A second reason why we might want certain things kept to ourselves is our desire to control information about us and to let it be known only to those to whom we choose to reveal it. Such control is part of our ability to own our own lives. We speak of it as a form of autonomy or self-rule. In fact, the loss of control over some of these more personal aspects of our lives is a threat to our very selfhood, some say. For example, in his study of what he calls "total institutions" such as prisons and mental hospitals, Erving Goffman described the way that depriving a person of privacy is a way of mortifying (literally killing) the self.61 Having a zone of privacy around us that we control helps us define ourselves and mark us off from others and our environment.

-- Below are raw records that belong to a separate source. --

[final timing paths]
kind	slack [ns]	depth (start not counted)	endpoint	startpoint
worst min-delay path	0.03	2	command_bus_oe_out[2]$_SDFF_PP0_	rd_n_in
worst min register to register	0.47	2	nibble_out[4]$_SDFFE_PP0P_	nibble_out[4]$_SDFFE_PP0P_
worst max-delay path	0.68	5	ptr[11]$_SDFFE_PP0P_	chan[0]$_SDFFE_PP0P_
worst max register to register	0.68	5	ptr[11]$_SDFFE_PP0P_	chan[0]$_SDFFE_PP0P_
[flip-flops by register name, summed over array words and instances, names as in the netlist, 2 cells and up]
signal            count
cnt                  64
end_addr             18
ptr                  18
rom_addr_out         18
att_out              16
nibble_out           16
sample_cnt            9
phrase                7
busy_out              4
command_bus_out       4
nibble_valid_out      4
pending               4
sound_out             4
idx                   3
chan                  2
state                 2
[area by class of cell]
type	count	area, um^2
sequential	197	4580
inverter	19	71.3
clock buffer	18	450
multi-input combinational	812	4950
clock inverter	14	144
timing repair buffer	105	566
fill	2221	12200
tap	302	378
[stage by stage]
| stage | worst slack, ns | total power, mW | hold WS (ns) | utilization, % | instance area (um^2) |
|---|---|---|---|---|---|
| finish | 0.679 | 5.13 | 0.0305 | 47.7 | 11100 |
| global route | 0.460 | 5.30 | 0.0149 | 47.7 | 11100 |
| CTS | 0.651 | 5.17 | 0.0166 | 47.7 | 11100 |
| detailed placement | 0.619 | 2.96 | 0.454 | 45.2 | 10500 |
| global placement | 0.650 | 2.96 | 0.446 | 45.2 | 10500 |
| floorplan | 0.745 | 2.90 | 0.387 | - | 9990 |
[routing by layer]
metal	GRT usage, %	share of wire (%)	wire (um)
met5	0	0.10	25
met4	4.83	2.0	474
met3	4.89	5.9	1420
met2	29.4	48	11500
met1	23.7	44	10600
==> config.mk <==
export PLATFORM = sky130hd
export DESIGN_NAME = nvc_host
export DESIGN_NICKNAME = d
export VERILOG_FILES = /design/src/nvc_pkg.sv /design/src/nvc_cycle.sv /design/src/nvc_host.sv
export SDC_FILE = /design/constraint.sdc
export NUM_CORES = 1
export LEC_CHECK = 0
export BUFFER_PORTS_ARGS = -buffer_cell sky130_fd_sc_hd__buf_2
export CAP_MARGIN = 20
export CORE_ASPECT_RATIO = 1.75
export CORE_UTILIZATION = 50
export CTS_CLUSTER_SIZE = 20
export DETAILED_ROUTE_END_ITERATION = 10
export PLACE_DENSITY = 0.81
export SLEW_MARGIN = 20
export SYNTH_ARGS = -nofsm -noshare
export SYNTH_HDL_FRONTEND = slang
export SYNTH_SLANG_ARGS = --single-unit
==> constraint.sdc <==
create_clock -name mclk -period 2.4 [get_ports mclk]
set_clock_uncertainty 0.2 [all_clocks]
set_input_delay 0 -clock mclk [delete_from_list [all_inputs] [get_ports mclk]]
set_output_delay 0 -clock mclk [all_outputs]
set_load 0.02 [all_outputs]
==> src/core/fws_params.svh <==
// Functional notes
// - Host starts with two back-to-back reads; unchanged toggle bit means done.
// - Still toggling with timing limit high: recheck; still toggling means failure, reset.
// - Host returning from other work restarts the toggle check from its double read.
// - After any timing-limit failure the host sends the reset command.
// - Host issuing sector erases under 50 us apart may ignore the erase timer flag.
// - Host checks erase timer flag before and after each extra sector erase command; this host only reports it from the last read as status bit 4.
// - Host presents a valid address when reading polling bit or toggle bit two.
`ifndef FWS_PARAMS_SVH
`define FWS_PARAMS_SVH
`define FWS_IDX_CMD 3'h0
`define FWS_IDX_ADDR 3'h1
`define FWS_IDX_WDATA 3'h2
`define FWS_IDX_STATUS 3'h3
`define FWS_IDX_RDATA 3'h4
`define FWS_CMD_READ 3'h1
`define FWS_CMD_WRITE 3'h2
`define FWS_CMD_POLL 3'h3
`define FWS_CMD_RESET 3'h4
`define FWS_CMD_SEL_BIT 3
`define FWS_BIT_POLL 7
`define FWS_BIT_TGL1 6
`define FWS_BIT_LIMIT 5
`define FWS_BIT_TIMER 3
`define FWS_BIT_TGL2 2
`define FWS_ST_BUSY 0
`define FWS_ST_RES_LO 1
`define FWS_ST_RES_HI 2
`define FWS_ST_READY 3
`define FWS_ST_TIMER 4
`define FWS_ST_LIMIT 5
`define FWS_RESET_DATA 16'h00f0
`define FWS_RESET_ADDR 20'h00000
`define FWS_CLK_NS 5
`define FWS_SETUP_NS 10
`define FWS_STROBE_NS 100
`define FWS_HOLD_NS 20
`define FWS_CYC(ns) (((ns) + `FWS_CLK_NS - 1) / `FWS_CLK_NS)
`endif

==> src/core/fws_pkg.sv <==
package fws_pkg;
  typedef enum logic [1:0] {FWS_PH_IDLE, FWS_PH_SETUP, FWS_PH_STROBE, FWS_PH_HOLD} fws_phase_type;
  typedef enum logic [2:0] {FWS_ST_IDLE, FWS_ST_SINGLE, FWS_ST_POLL_A, FWS_ST_POLL_B,
    FWS_ST_RECHK_A, FWS_ST_RECHK_B, FWS_ST_RESET} fws_state_type;
  typedef enum logic [1:0] {FWS_RES_NONE, FWS_RES_OK, FWS_RES_FAIL} fws_result_type;
endpackage

==> src/core/fws_bus_cycle.sv <==
`timescale 1ns/1ps
`default_nettype none
`include "fws_params.svh"
module fws_bus_cycle (
  input wire logic hclk,
  input wire logic hresetn,
  input wire logic req,
  input wire logic we,
  input wire logic [19:0] addr,
  input wire logic [15:0] wdata,
  input wire logic [15:0] flash_dq_in,
  output logic done,
  output logic [15:0] rdata,
  output logic [19:0] flash_addr,
  output logic [15:0] flash_dq_out,
  output logic flash_dq_oe,
  output logic chip_select_n,
  output logic output_strobe_n,
  output logic write_strobe_n
);
  localparam logic [7:0] SETUP_CYC = 8'(`FWS_CYC(`FWS_SETUP_NS));
  localparam logic [7:0] STROBE_CYC = 8'(`FWS_CYC(`FWS_STROBE_NS));
  localparam logic [7:0] HOLD_CYC = 8'(`FWS_CYC(`FWS_HOLD_NS));

  fws_pkg::fws_phase_type phase_reg, phase_next;
  logic [7:0] cnt_reg, cnt_next;
  logic we_reg, we_next;
  logic done_reg, cs_n_reg, oe_n_reg, we_n_reg, dq_oe_reg;
  logic [19:0] addr_reg;
  logic [15:0] wdata_reg, rdata_reg, dq_meta_reg, dq_sync_reg;

  always_comb begin
    phase_next = phase_reg;
    cnt_next = cnt_reg;
    we_next = we_reg;
    if (phase_reg != fws_pkg::FWS_PH_IDLE && cnt_reg != 8'h00) begin
      cnt_next = cnt_reg - 8'h01;
    end else begin
      unique case (phase_reg)
        fws_pkg::FWS_PH_IDLE: begin
          if (req) begin
            phase_next = fws_pkg::FWS_PH_SETUP;
            cnt_next = SETUP_CYC - 8'h01;
            we_next = we;
          end
        end
        fws_pkg::FWS_PH_SETUP: begin
          phase_next = fws_pkg::FWS_PH_STROBE;
          cnt_next = STROBE_CYC - 8'h01;
        end
        fws_pkg::FWS_PH_STROBE: begin
          phase_next = fws_pkg::FWS_PH_HOLD;
          cnt_next = HOLD_CYC - 8'h01;
        end
        fws_pkg::FWS_PH_HOLD: begin
          phase_next = fws_pkg::FWS_PH_IDLE;
        end
      endcase
    end
  end

  always_ff @(posedge hclk or negedge hresetn) begin
    if (!hresetn) begin
      phase_reg <= fws_pkg::FWS_PH_IDLE;
      cnt_reg <= 8'h00;
      we_reg <= 1'b0;
    end else begin
      phase_reg <= phase_next;
      cnt_reg <= cnt_next;
      we_reg <= we_next;
    end
  end

  always_ff @(posedge hclk or negedge hresetn) begin
    if (!hresetn) begin
      addr_reg <= 20'h00000;
      wdata_reg <= 16'h0000;
    end else if (phase_reg == fws_pkg::FWS_PH_IDLE && req) begin
      addr_reg <= addr;
      wdata_reg <= wdata;
    end
  end

  // pins follow the next phase so they change together with it
  always_ff @(posedge hclk or negedge hresetn) begin
    if (!hresetn) begin
      cs_n_reg <= 1'b1;
      oe_n_reg <= 1'b1;
      we_n_reg <= 1'b1;
      dq_oe_reg <= 1'b0;
    end else begin
      cs_n_reg <= phase_next == fws_pkg::FWS_PH_IDLE;
      oe_n_reg <= we_next || phase_next == fws_pkg::FWS_PH_IDLE
                  || phase_next == fws_pkg::FWS_PH_HOLD;
      we_n_reg <= !(we_next && phase_next == fws_pkg::FWS_PH_STROBE);
      dq_oe_reg <= we_next && phase_next != fws_pkg::FWS_PH_IDLE;
    end
  end

  // strobe is far longer than the two sync stages, so data has settled
  always_ff @(posedge hclk or negedge hresetn) begin
    if (!hresetn) begin
      dq_meta_reg <= 16'h0000;
      dq_sync_reg <= 16'h0000;
      rdata_reg <= 16'h0000;
      done_reg <= 1'b0;
    end else begin
      dq_meta_reg <= flash_dq_in;
      dq_sync_reg <= dq_meta_reg;
      if (phase_reg == fws_pkg::FWS_PH_STROBE && cnt_reg == 8'h00 && !we_reg) begin
        rdata_reg <= dq_sync_reg;
      end
      done_reg <= phase_reg == fws_pkg::FWS_PH_HOLD && cnt_reg == 8'h00;
    end
  end

  assign done = done_reg;
  assign rdata = rdata_reg;
  assign flash_addr = addr_reg;
  assign flash_dq_out = wdata_reg;
  assign flash_dq_oe = dq_oe_reg;
  assign chip_select_n = cs_n_reg;
  assign output_strobe_n = oe_n_reg;
  assign write_strobe_n = we_n_reg;
endmodule
`default_nettype wire

==> src/core/fws_host.sv <==
`timescale 1ns/1ps
`default_nettype none
`include "fws_params.svh"
module fws_host (
  input wire logic hclk,
  input wire logic hresetn,
  input wire logic hsel,
  input wire logic [31:0] haddr,
  input wire logic [1:0] htrans,
  input wire logic hwrite,
  input wire logic [2:0] hsize,
  input wire logic [31:0] hwdata,
  input wire logic hready,
  output logic hreadyout,
  output logic [31:0] hrdata,
  output logic hresp,
  output logic [19:0] flash_addr,
  output logic [15:0] flash_dq_out,
  output logic flash_dq_oe,
  input wire logic [15:0] flash_dq_in,
  output logic chip_select_n,
  output logic output_strobe_n,
  output logic write_strobe_n,
  input wire logic ready_busy_n
);
  fws_pkg::fws_state_type st_reg;
  fws_pkg::fws_result_type res_reg;
  logic wr_pend_reg;
  logic [2:0] wr_idx_reg;
  logic [31:0] hrdata_reg;
  logic [19:0] addr_reg;
  logic [15:0] wdata_reg, last_reg;
  logic [2:0] cmd_reg;
  logic sel_two_reg, go_reg, first_reg;
  logic eng_req_reg, eng_we_reg;
  logic [19:0] eng_addr_reg;
  logic [15:0] eng_wdata_reg;
  logic eng_done;
  logic [15:0] eng_rdata;
  logic rb_meta_reg, rb_sync_reg;
  logic tgl_now, busy;

  function automatic logic [31:0] read_mux(input logic [2:0] idx);
    unique case (idx)
      `FWS_IDX_ADDR: read_mux = {12'h000, addr_reg};
      `FWS_IDX_WDATA: read_mux = {16'h0000, wdata_reg};
      `FWS_IDX_STATUS: begin
        read_mux = 32'h00000000;
        read_mux[`FWS_ST_BUSY] = busy;
        read_mux[`FWS_ST_RES_HI:`FWS_ST_RES_LO] = res_reg;
        read_mux[`FWS_ST_READY] = rb_sync_reg;
        read_mux[`FWS_ST_TIMER] = last_reg[`FWS_BIT_TIMER];
        read_mux[`FWS_ST_LIMIT] = last_reg[`FWS_BIT_LIMIT];
      end
      `FWS_IDX_RDATA: read_mux = {16'h0000, last_reg};
      default: read_mux = 32'h00000000;
    endcase
  endfunction

  assign busy = st_reg != fws_pkg::FWS_ST_IDLE || go_reg;
  // toggle bit under test; bit two only tells selected sectors apart
  assign tgl_now = sel_two_reg ? eng_rdata[`FWS_BIT_TGL2] : eng_rdata[`FWS_BIT_TGL1];

  // ahb slave: zero wait states, read data prepared at the address phase
  always_ff @(posedge hclk or negedge hresetn) begin
    if (!hresetn) begin
      wr_pend_reg <= 1'b0;
      wr_idx_reg <= 3'h0;
      hrdata_reg <= 32'h00000000;
    end else begin
      wr_pend_reg <= hsel && htrans[1] && hready && hwrite;
      if (hsel && htrans[1] && hready) begin
        wr_idx_reg <= haddr[4:2];
        hrdata_reg <= haddr[31:5] == 27'h0000000 ? read_mux(haddr[4:2]) : 32'h00000000;
      end
    end
  end

  // register writes; all writes arriving while busy are dropped, addr and wdata as well as commands
  always_ff @(posedge hclk or negedge hresetn) begin
    if (!hresetn) begin
      addr_reg <= 20'h00000;
      wdata_reg <= 16'h0000;
      cmd_reg <= 3'h0;
      sel_two_reg <= 1'b0;
      go_reg <= 1'b0;
    end else begin
      go_reg <= 1'b0;
      if (wr_pend_reg && !busy) begin
        unique case (wr_idx_reg)
          `FWS_IDX_CMD: begin
            cmd_reg <= hwdata[2:0];
            sel_two_reg <= hwdata[`FWS_CMD_SEL_BIT];
            go_reg <= hwdata[2:0] != 3'h0;
          end
          `FWS_IDX_ADDR: addr_reg <= hwdata[19:0];
          `FWS_IDX_WDATA: wdata_reg <= hwdata[15:0];
          default: ;
        endcase
      end
    end
  end

  always_ff @(posedge hclk or negedge hresetn) begin
    if (!hresetn) begin
      rb_meta_reg <= 1'b1;
      rb_sync_reg <= 1'b1;
    end else begin
      rb_meta_reg <= ready_busy_n;
      rb_sync_reg <= rb_meta_reg;
    end
  end

  // sequencer: single cycles, toggle polling and the failure reset
  always_ff @(posedge hclk or negedge hresetn) begin
    if (!hresetn) begin
      st_reg <= fws_pkg::FWS_ST_IDLE;
      res_reg <= fws_pkg::FWS_RES_NONE;
      first_reg <= 1'b0;
      last_reg <= 16'h0000;
      eng_req_reg <= 1'b0;
      eng_we_reg <= 1'b0;
      eng_addr_reg <= 20'h00000;
      eng_wdata_reg <= 16'h0000;
    end else begin
      eng_req_reg <= 1'b0;
      if (eng_done && !eng_we_reg) begin
        last_reg <= eng_rdata;
      end
      unique case (st_reg)
        fws_pkg::FWS_ST_IDLE: begin
          if (go_reg) begin
            res_reg <= fws_pkg::FWS_RES_NONE;
            eng_req_reg <= 1'b1;
            eng_addr_reg <= addr_reg;
            eng_wdata_reg <= wdata_reg;
            eng_we_reg <= cmd_reg == `FWS_CMD_WRITE;
            if (cmd_reg == `FWS_CMD_POLL) begin
              st_reg <= fws_pkg::FWS_ST_POLL_A;
            end else if (cmd_reg == `FWS_CMD_RESET) begin
              eng_we_reg <= 1'b1;
              eng_addr_reg <= `FWS_RESET_ADDR;
              eng_wdata_reg <= `FWS_RESET_DATA;
              st_reg <= fws_pkg::FWS_ST_SINGLE;
            end else begin
              st_reg <= fws_pkg::FWS_ST_SINGLE;
            end
          end
        end
        fws_pkg::FWS_ST_SINGLE: begin
          if (eng_done) begin
            res_reg <= fws_pkg::FWS_RES_OK;
            st_reg <= fws_pkg::FWS_ST_IDLE;
          end
        end
        fws_pkg::FWS_ST_POLL_A, fws_pkg::FWS_ST_RECHK_A: begin
          if (eng_done) begin
            first_reg <= tgl_now;
            eng_req_reg <= 1'b1;
            st_reg <= st_reg == fws_pkg::FWS_ST_POLL_A ? fws_pkg::FWS_ST_POLL_B
                                                       : fws_pkg::FWS_ST_RECHK_B;
          end
        end
        fws_pkg::FWS_ST_POLL_B: begin
          if (eng_done) begin
            eng_req_reg <= tgl_now != first_reg;
            if (tgl_now == first_reg) begin
              res_reg <= fws_pkg::FWS_RES_OK;
              st_reg <= fws_pkg::FWS_ST_IDLE;
            end else if (eng_rdata[`FWS_BIT_LIMIT]) begin
              st_reg <= fws_pkg::FWS_ST_RECHK_A;
            end else begin
              // each round starts over with a fresh pair of reads
              st_reg <= fws_pkg::FWS_ST_POLL_A;
            end
          end
        end
        fws_pkg::FWS_ST_RECHK_B: begin
          if (eng_done) begin
            if (tgl_now == first_reg) begin
              res_reg <= fws_pkg::FWS_RES_OK;
              st_reg <= fws_pkg::FWS_ST_IDLE;
            end else begin
              eng_req_reg <= 1'b1;
              eng_we_reg <= 1'b1;
              eng_addr_reg <= `FWS_RESET_ADDR;
              eng_wdata_reg <= `FWS_RESET_DATA;
              st_reg <= fws_pkg::FWS_ST_RESET;
            end
          end
        end
        fws_pkg::FWS_ST_RESET: begin
          if (eng_done) begin
            res_reg <= fws_pkg::FWS_RES_FAIL;
            st_reg <= fws_pkg::FWS_ST_IDLE;
          end
        end
        default: st_reg <= fws_pkg::FWS_ST_IDLE;
      endcase
    end
  end

  fws_bus_cycle u_cycle (
    .hclk(hclk),
    .hresetn(hresetn),
    .req(eng_req_reg),
    .we(eng_we_reg),
    .addr(eng_addr_reg),
    .wdata(eng_wdata_reg),
    .flash_dq_in(flash_dq_in),
    .done(eng_done),
    .rdata(eng_rdata),
    .flash_addr(flash_addr),
    .flash_dq_out(flash_dq_out),
    .flash_dq_oe(flash_dq_oe),
    .chip_select_n(chip_select_n),
    .output_strobe_n(output_strobe_n),
    .write_strobe_n(write_strobe_n)
  );

  assign hreadyout = 1'b1;
  assign hresp = 1'b0;
  assign hrdata = hrdata_reg;
endmodule
`default_nettype wire

==> config.mk <==
export PLATFORM = sky130hd
export DESIGN_NAME = fws_host
export DESIGN_NICKNAME = d
export VERILOG_FILES = /design/src/core/fws_pkg.sv /design/src/core/fws_bus_cycle.sv /design/src/core/fws_host.sv
export VERILOG_INCLUDE_DIRS = /design/src /design/src/core
export SDC_FILE = /design/constraint.sdc
export NUM_CORES = 1
export LEC_CHECK = 0
export ABC_CLOCK_PERIOD_IN_PS = 3400
export BUFFER_PORTS_ARGS = -buffer_cell sky130_fd_sc_hd__buf_2
export CAP_MARGIN = 10
export CORE_MARGIN = 2
export CORE_UTILIZATION = 50
export DETAILED_ROUTE_END_ITERATION = 7
export HOLD_SLACK_MARGIN = 0.15
export PLACE_DENSITY = 0.73
export SYNTH_ARGS = -nofsm -noshare
export SYNTH_HDL_FRONTEND = slang
export SYNTH_SLANG_ARGS = --single-unit
export TNS_END_PERCENT = 100
==> constraint.sdc <==
create_clock -name hclk -period 3.4 [get_ports hclk]
set_input_delay 0.51 -clock hclk [delete_from_list [all_inputs] [get_ports hclk]]
set_output_delay 0.51 -clock hclk [all_outputs]
set_load 0.005 [all_outputs]
==> flow_summary_export.csv <==
group,metric,value,unit
status,status,"complete, no violations",
clock_network,tritoncts,"done",
layout,multi_input_area,3200,um^2
global_routing,antenna_found_initial,2,
floorplan,rows,49,
worst_setup_path,reg2regPathDepth,5,
clock_network,cts_root_buf,"clkbuf_16",
synthesis,ys_types,63,
floorplan,die_area,19400,um^2
layout,nets,918,
detailed_routing,route.met2.wl,9.12,mm
clock_network,post-cts-setup-buffers,0,
worst_setup_path,crit_path_start_kind,"flop",
timing,drv_slew,0,
power,peakVddDrop,0.396,mV
floorplan,die_w,139,um
synthesis,yosysTopAreaCell,"dfrtp_1",
power,power_density,734,nW/um^2
synthesis,yosysWarnings,0,
timing,rsz0062_at_grt,"false",
synthesis,ys_top_cells_by_area,"dfrtp_1, mux2_2, mux2_1",
detailed_routing,wl_per_cell,17.9,um
placed_design,dp.cells,1007,
layout,area_growth,18.9,%
synthesis,ys_seq_area_share,62.0,%
worst_setup_path,worstPathRequired,3.79,ns
layout,n_fill_cell,1385,
worst_setup_path,path_max_fanout,20,
synthesis,synth-edff-count,0,
synthesis,synthFlopType,"dfrtp_1",
synthesis,synthArstFlopShare,100,%
layout,final_common_cell,"dfrtp_1",
global_routing,grt_pass1_wl,31.7,mm
synthesis,ys_seq_elements,227,
worst_setup_path,ff2ff_setup_slack,0.87,ns
min_path,min_path_type,"primary input to flop",
layout,drive_gt1_share,33.9,%
worst_setup_path,path_class,"flop to flop",
detailed_routing,via_per_inst,5.47,
placed_design,gp_congestion,0.811,
detailed_routing,wl_met3,1.23,mm
min_path,min_path_cells,2,
detailed_routing,dr.max_layer_used,"met4",
clock_network,clk_latency,0.51,ns
detailed_routing,drt_iter0_drc,409,
worst_setup_path,critPathArrivalTime,2.91,ns
global_routing,grt_start_max_net_pins,113,
detailed_routing,drtPass1Iterations,4,
floorplan,die_h,139,um
global_routing,grt_pass1_vias,6055,
timing,period_share,74.3,%
floorplan,coreArea,18000,um^2
synthesis,synth_top_area_share,60.6,%
clock_network,numCtsBuffers,23,
layout,ff_latch_area,5690,um^2
clock_network,clkTransAtPathRegs,0.06,ns
timing,fin_skew,0.0175,ns
layout,final_cells,1069,
global_routing,grt_remaining_overflow,0,
timing,setup_viol,0,
synthesis,syn_area_per_cell,13.7,um^2
clock_network,cts_buffer_depth,3,
detailed_routing,m1WireLength,8.31,mm
timing,min_period,2.53,ns
timing,worst_slew_pin_slew,0.952,ns
timing,clock.fmax,0.396,GHz
placed_design,port_buffers,132,
timing,finalHoldViolCount,0,
floorplan,start_util,51.0,%
detailed_routing,vias,5846,
synthesis,netlist_instances,670,
clock_network,htreeDepth,1,
layout,final_cell_mix,"dfrtp_1, buf_2, mux2_2, a22o_1, nor2_1",
floorplan,ioPinCount,165,
clock_network,clock-sinks,227,
layout,fin_util,60.7,%
detailed_routing,drcViolationCount,0,
timing,relSlewSlack,36.5,%
detailed_routing,wirelength,19.1,mm
synthesis,netlist_area,9170,um^2
detailed_routing,ant_nets,0,
timing,tns,0,ns
worst_setup_path,cp-end-kind,"flop",
placed_design,dp_hpwl,13.7,mm
flow_run,cap_violations,0,
power,power.leakage,0.00537,uW
global_routing,grt_use_total,20.1,%
## synth_stat cells (3+ instances only)
cell type,n
o22ai_1,3
buf_4,15
buf_6,7
a32o_1,7
dfstp_2,5
a22oi_1,13
o31ai_1,3
nand2_1,29
o21ai_0,22
nor4_1,7
nor2_1,33
buf_2,11
a22o_1,35
inv_1,11
a21oi_1,25
mux2_4,12
dfrtp_1,222
nand3_1,6
mux2_1,30
mux2_2,76
clkbuf_1,11
nor2b_1,7
ha_1,6
nand2b_1,9
nor3_1,3
a211oi_1,5
o21ai_1,10
mux2i_1,6
## kinds of logic (layout without fill, tap and decap cells)
| logic type | after synthesis | count (layout) | share of synthesized area (%) |
|---|---|---|---|
| buffers and inverters | 55 | 211 | 3.59 |
| adders and majority gates | 6 | 6 | 0.819 |
| other | 2 | 16 | 0.0819 |
| DFF | 227 | 227 | 62.0 |
| AOI/OAI and AO/OA | 135 | 135 | 10.2 |
| muxes | 124 | 124 | 15.6 |
| and+or+nand+nor | 118 | 118 | 7.27 |
| xor gates and xnor gates | 3 | 3 | 0.369 |
## repair_timing
action | in CTS | in global routing
resized for setup | 0 | 0
hold endpoints to repair | 126 | 0
hold buffers | 18 | 0
setup endpoints to repair | 0 | 0
## metrics by stage
stage	hold slack [ns]	cell area, um^2	worst slack, ns	power [uW]
2_1_floorplan	0.214	9210	1.46	4960
3_3_place_gp	0.333	9960	0.937	5370
3_5_place_dp	0.336	9960	0.886	5520
4_1_cts	0.213	10900	0.863	8060
5_1_grt	0.211	10900	0.675	8460
6_report	0.229	10900	0.875	8000
## where the power goes
group / total, uW / internal, uW / switching [uW] / leakage (uW)
Clock: 2500 / 1510 / 984 / 0.000376
Sequential: 3920 / 3370 / 548 / 0.00291
Combinational: 1590 / 839 / 751 / 0.00208
## routing by layer
metal | GRT usage, % | vias to the layer above
met4 | 5.69 | 0
met1 | 27.1 | 2921
met5 | 0 | -
li1 | - | 2694
met3 | 4.13 | 34
met2 | 33.2 | 197
## worst paths after layout
| kind | endpoint | startpoint |
|---|---|---|
| setup / recovery | addr_reg[8] | st_reg[0] |
| hold / removal | addr_reg[13] | hwdata[13] |
| setup reg to reg | addr_reg[8] | st_reg[0] |
| hold reg to reg | u_cycle.dq_sync_reg[15] | u_cycle.dq_meta_reg[15] |
| max in group asynchronous | eng_wdata_reg[3] | hresetn |
| min in group asynchronous | u_cycle.dq_meta_reg[5] | hresetn |
## area by class of cell
class	instances	share of cell area [%]
inverter	11	0.379
tap	229	2.63
clock inverter	7	0.815
antenna	2	0.0459
timing repair buffer	158	8.47
sequential	227	52.2
clock buffer	35	6.15
multi-input combinational	400	29.3
## critical path, stage by stage, from the launching register on
cell	delay, ns
dfrtp_1	0.55
nor4_2	0.43
nand3b_1	0.20
nor2_1	0.12
nand2_1	0.55
mux2_1	0.55
Power figures use the tool's default switching activity.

This reason for the value of privacy is related to both the third and fourth reasons.
Third, privacy helps in the formation and continuation of personal relations. We are more intimate with friends than with strangers, and even more so with lovers than with mere acquaintances. Those things about ourselves that we confide in with those closest to us are an essential part of those relationships. According to Charles Fried,
"privacy is the necessary context for relationships which we would hardly be human if we had to do without—the relationships of love, friendship, and trust."62 Sexual intimacies are thus appropriate in the context of a loving relationship because they are privacy sharings that also help to establish and further that relationship.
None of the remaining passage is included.